Attachment: node4.tgz (application/x-compressed, text), 33.42 KiB.

[21 Sep 2006 5:20] Rick F
Reassigned to server: cluster
[21 Sep 2006 13:54] Serge Kozlov
Same error message (Error: 6000) appears if any variables below have max upper limit, e.g.:
DataMemory: 1024G
MaxNoOfConcurrentOperations: 4294967039
RedoBuffer: 4294967039
[23 Sep 2006 15:43] Jonas Oreland
Hi,

Sorry about the "increasing frustration"

1) Did you download binary release ? or did you compile source
   If you compiled sources, which compiler did you use?

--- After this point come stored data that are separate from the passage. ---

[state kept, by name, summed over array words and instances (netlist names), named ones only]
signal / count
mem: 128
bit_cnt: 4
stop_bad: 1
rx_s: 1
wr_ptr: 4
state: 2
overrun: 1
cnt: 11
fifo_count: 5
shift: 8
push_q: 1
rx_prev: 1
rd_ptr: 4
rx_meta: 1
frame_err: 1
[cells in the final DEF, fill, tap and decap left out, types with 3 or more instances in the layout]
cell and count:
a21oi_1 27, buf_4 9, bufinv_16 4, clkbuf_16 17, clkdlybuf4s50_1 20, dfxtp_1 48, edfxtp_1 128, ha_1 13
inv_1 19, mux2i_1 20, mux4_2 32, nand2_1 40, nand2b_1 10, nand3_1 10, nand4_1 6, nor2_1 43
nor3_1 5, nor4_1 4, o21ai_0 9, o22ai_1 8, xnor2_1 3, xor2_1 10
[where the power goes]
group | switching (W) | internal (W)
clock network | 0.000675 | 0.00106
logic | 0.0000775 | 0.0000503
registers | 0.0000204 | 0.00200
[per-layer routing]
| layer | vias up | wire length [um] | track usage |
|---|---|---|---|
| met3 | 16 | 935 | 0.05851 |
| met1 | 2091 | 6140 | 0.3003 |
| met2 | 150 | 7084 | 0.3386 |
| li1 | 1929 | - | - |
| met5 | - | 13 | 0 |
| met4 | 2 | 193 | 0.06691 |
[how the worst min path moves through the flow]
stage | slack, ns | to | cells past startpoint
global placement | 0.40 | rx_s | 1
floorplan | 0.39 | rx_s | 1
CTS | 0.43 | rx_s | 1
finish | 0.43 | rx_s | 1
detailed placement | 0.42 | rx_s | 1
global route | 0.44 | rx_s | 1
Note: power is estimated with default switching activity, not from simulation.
[src/rtl/sdram_cmd_arbiter_n.sv]
// rtl/sdram_cmd_arbiter_n.sv - N-channel SDRAM command arbiter (sticky round-robin or fixed priority)
// Merges NUM_CH request streams into one registered valid/ready command stream.
package sdram_pkg;
  localparam int SDRAM_ADDR_W = 24;
  localparam int SDRAM_DATA_W = 32;
  localparam logic READ_CMD  = 1'b0;
  localparam logic WRITE_CMD = 1'b1;

  typedef struct packed {
    logic                    rw;
    logic [SDRAM_ADDR_W-1:0] addr;
    logic [SDRAM_DATA_W-1:0] wdata;
    logic                    auto_precharge_en;
  } sdram_cmd_t;
endpackage
`config.mk`:
```
export PLATFORM = sky130hd
export DESIGN_NAME = seq_bit_source_flat
export DESIGN_NICKNAME = d
export VERILOG_FILES = /design/src/rtl/seq_src_pkg.sv /design/src/rtl/seq_bit_source_if.sv /design/src/rtl/tick_prescaler.sv /design/src/rtl/seq_bit_source.sv /design/src/flat_wrapper.sv
export SDC_FILE = /design/constraint.sdc
export NUM_CORES = 1
export LEC_CHECK = 0
export BUFFER_PORTS_ARGS = -buffer_cell sky130_fd_sc_hd__buf_2
export CORE_ASPECT_RATIO = 1.5
export CORE_MARGIN = 4
export CORE_UTILIZATION = 53
export DETAILED_ROUTE_END_ITERATION = 8
export MAX_ROUTING_LAYER = met4
export PLACE_DENSITY = 0.73
export SLEW_MARGIN = 0
export SYNTH_ARGS = -nofsm -noshare
export SYNTH_HDL_FRONTEND = slang
export SYNTH_HIERARCHICAL = 1
export SYNTH_SLANG_ARGS = --single-unit
```
`constraint.sdc`:
```
create_clock -name clk -period 3.1 [get_ports clk]
set_input_delay 0.155 -clock clk [delete_from_list [all_inputs] [get_ports clk]]
set_output_delay 0.155 -clock clk [all_outputs]
set_load 0.005 [all_outputs]
```
`src/rtl/seq_src_pkg.sv`:
```
// Shared types and helpers for the serial bit source.
// The LFSR helpers are only used when SRC_LFSR_EN is defined.
package seq_src_pkg;

    typedef enum logic {
        IDLE = 1'b0,
        RUN  = 1'b1
    } src_state_t;

    // Right-shifting Fibonacci form of taps 16,14,13,11
    localparam logic [15:0] LFSR_TAPS = 16'h002D;
    localparam logic [15:0] LFSR_SEED = 16'hACE1;

    function automatic int clamp_len(input int len, input int pat_w);
        return (len == 0 || len > pat_w) ? pat_w : len;
    endfunction

    function automatic logic [15:0] lfsr_next(input logic [15:0] s);
        return {^(s & LFSR_TAPS), s[15:1]};
    endfunction

endpackage

```
`src/rtl/seq_bit_source_if.sv`:
```
// Control and serial-output bundle of the bit source.
// Carries lfsr_sel only when SRC_LFSR_EN is defined.
interface seq_bit_source_if #(
    parameter int PAT_W = 16
);
    localparam int LW = $clog2(PAT_W) + 1;
    localparam int IW = $clog2(PAT_W);

    logic          en;
    logic          load;
    logic [PAT_W-1:0] load_pattern;
    logic [LW-1:0] load_len;
`ifdef SRC_LFSR_EN
    logic          lfsr_sel;
`endif
    logic          x;
    logic          x_valid;
    logic [IW-1:0] bit_idx;
    logic          frame_done;

`ifdef SRC_LFSR_EN
    modport master (
        output en, load, load_pattern, load_len, lfsr_sel,
        input  x, x_valid, bit_idx, frame_done
    );
    modport slave (
        input  en, load, load_pattern, load_len, lfsr_sel,
        output x, x_valid, bit_idx, frame_done
    );
`else
    modport master (
        output en, load, load_pattern, load_len,
        input  x, x_valid, bit_idx, frame_done
    );
    modport slave (
        input  en, load, load_pattern, load_len,
        output x, x_valid, bit_idx, frame_done
    );
`endif

endinterface

```
`src/rtl/tick_prescaler.sv`:
```
// Divides clk down to one tick every DIV_COUNT running cycles.
// tick is combinational so the caller can act on it in the same edge.
module tick_prescaler #(
    parameter int DIV_COUNT = 20000000
) (
    input  logic clk,
    input  logic rst_n,
    input  logic run,
    input  logic clr,
    output logic tick
);
    localparam int CW = $clog2(DIV_COUNT);

    logic [CW-1:0] r_cnt;

    assign tick = run && !clr && (r_cnt == CW'(DIV_COUNT - 1));

    always_ff @(posedge clk or negedge rst_n) begin
        if (!rst_n) begin
            r_cnt <= '0;
        end else if (clr || !run || tick) begin
            r_cnt <= '0;
        end else begin
            r_cnt <= r_cnt + 1'b1;
        end
    end

endmodule

```
`src/rtl/seq_bit_source.sv`:
```
// Programmable serial bit source feeding the sequence detector.
// Define SRC_LFSR_EN to add a selectable 16-bit LFSR bit stream.
module seq_bit_source
    import seq_src_pkg::*;
#(
    parameter int               DIV_COUNT = 20000000,
    parameter int               PAT_W     = 16,
    parameter logic [PAT_W-1:0] PATTERN   = 16'h3B6D,
    parameter int               PAT_LEN   = 16
) (
    input logic             clk,
    input logic             rst_n,
    seq_bit_source_if.slave bus
);
    localparam int LW = $clog2(PAT_W) + 1;
    localparam int IW = $clog2(PAT_W);

    src_state_t       r_state;
    logic [PAT_W-1:0] r_pat;
    logic [LW-1:0]    r_len;
    logic [IW-1:0]    r_bit_idx;
    logic             r_x;
    logic             r_x_valid;
    logic             r_frame_done;

    logic w_run;
    logic w_tick;
    logic w_last;
    logic w_bit;

    // en is looked at directly so a falling en blocks a pending tick
    assign w_run  = (r_state == RUN) && bus.en;
    assign w_last = ({1'b0, r_bit_idx} == r_len - 1'b1);

`ifdef SRC_LFSR_EN
    logic [15:0] r_lfsr;
    assign w_bit = bus.lfsr_sel ? r_lfsr[0] : r_pat[r_bit_idx];
`else
    assign w_bit = r_pat[r_bit_idx];
`endif

    tick_prescaler #(
        .DIV_COUNT (DIV_COUNT)
    ) u_presc (
        .clk   (clk),
        .rst_n (rst_n),
        .run   (w_run),
        .clr   (bus.load),
        .tick  (w_tick)
    );

    always_ff @(posedge clk or negedge rst_n) begin
        if (!rst_n) begin
            r_state      <= IDLE;
            r_pat        <= PATTERN;
            r_len        <= LW'(clamp_len(PAT_LEN, PAT_W));
            r_bit_idx    <= '0;
            r_x          <= 1'b0;
            r_x_valid    <= 1'b0;
            r_frame_done <= 1'b0;
`ifdef SRC_LFSR_EN
            r_lfsr       <= LFSR_SEED;
`endif
        end else begin
            r_x_valid    <= 1'b0;
            r_frame_done <= 1'b0;
            if (bus.load) begin
                r_pat     <= bus.load_pattern;
                r_len     <= LW'(clamp_len(int'(bus.load_len), PAT_W));
                r_bit_idx <= '0;
`ifdef SRC_LFSR_EN
                r_lfsr    <= (bus.load_pattern[15:0] != 16'h0) ?
                             bus.load_pattern[15:0] : LFSR_SEED;
`endif
            end else begin
                unique case (r_state)
                    IDLE: begin
                        if (bus.en) r_state <= RUN;
                    end
                    RUN: begin
                        if (!bus.en) begin
                            r_state <= IDLE;
                        end else if (w_tick) begin
                            r_x          <= w_bit;
                            r_x_valid    <= 1'b1;
                            r_frame_done <= w_last;
                            r_bit_idx    <= w_last ? '0 : r_bit_idx + 1'b1;
`ifdef SRC_LFSR_EN
                            if (bus.lfsr_sel) r_lfsr <= lfsr_next(r_lfsr);
`endif
                        end
                    end
                    default: r_state <= IDLE;
                endcase
            end
        end
    end

    assign bus.x          = r_x;
    assign bus.x_valid    = r_x_valid;
    assign bus.bit_idx    = r_bit_idx;
    assign bus.frame_done = r_frame_done;

endmodule
```
`src/flat_wrapper.sv`:
```
// flat-port wrapper written by rule: the top's interface ports become plain ports
module seq_bit_source_flat import seq_src_pkg::*;
#(
    parameter int               DIV_COUNT = 20000000,
    parameter int               PAT_W     = 16,
    parameter logic [PAT_W-1:0] PATTERN   = 16'h3B6D,
    parameter int               PAT_LEN   = 16
)
  (clk, rst_n, bus_en, bus_load, bus_load_pattern, bus_load_len, bus_x, bus_x_valid, bus_bit_idx, bus_frame_done);
  seq_bit_source_if #(.PAT_W(PAT_W)) bus_i ();
  input logic clk;
  input logic rst_n;
  input wire logic [$bits(bus_i.en)-1:0] bus_en;
  input wire logic [$bits(bus_i.load)-1:0] bus_load;
  input wire logic [$bits(bus_i.load_pattern)-1:0] bus_load_pattern;
  input wire logic [$bits(bus_i.load_len)-1:0] bus_load_len;
  output wire logic [$bits(bus_i.x)-1:0] bus_x;
  output wire logic [$bits(bus_i.x_valid)-1:0] bus_x_valid;
  output wire logic [$bits(bus_i.bit_idx)-1:0] bus_bit_idx;
  output wire logic [$bits(bus_i.frame_done)-1:0] bus_frame_done;
  assign bus_i.en = bus_en;
  assign bus_i.load = bus_load;
  assign bus_i.load_pattern = bus_load_pattern;
  assign bus_i.load_len = bus_load_len;
  assign bus_x = bus_i.x;
  assign bus_x_valid = bus_i.x_valid;
  assign bus_bit_idx = bus_i.bit_idx;
  assign bus_frame_done = bus_i.frame_done;
  seq_bit_source #(.DIV_COUNT(DIV_COUNT), .PAT_W(PAT_W), .PATTERN(PATTERN), .PAT_LEN(PAT_LEN)) u_core (.clk(clk), .rst_n(rst_n), .bus(bus_i));
endmodule
```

2) Could you test 5.1.12, which has several bug fixes...

/Jonas
[23 Sep 2006 15:45] Jonas Oreland
Hi again.

Just noted that 5.1.12 has not been release yet...
I.e is only avaible using snapshots...

/Jonas
[29 Sep 2006 20:13] Rick F
Perhaps you can tell me where 5.1.12 is available as a snapshot? I go to downloads and I don't see it.
[6 Nov 2006 12:58] Valeriy Kravchuk
5.1.12 is already available at http://dev.mysql.com/downloads/mysql/5.1.html#downloads. Please, check it.
[7 Dec 2006 0:00] Bugs System
No feedback was provided for this bug for over a month, so it is
being suspended automatically. If you are able to provide the
information that was originally requested, please do so and change
the status of the bug back to "Open".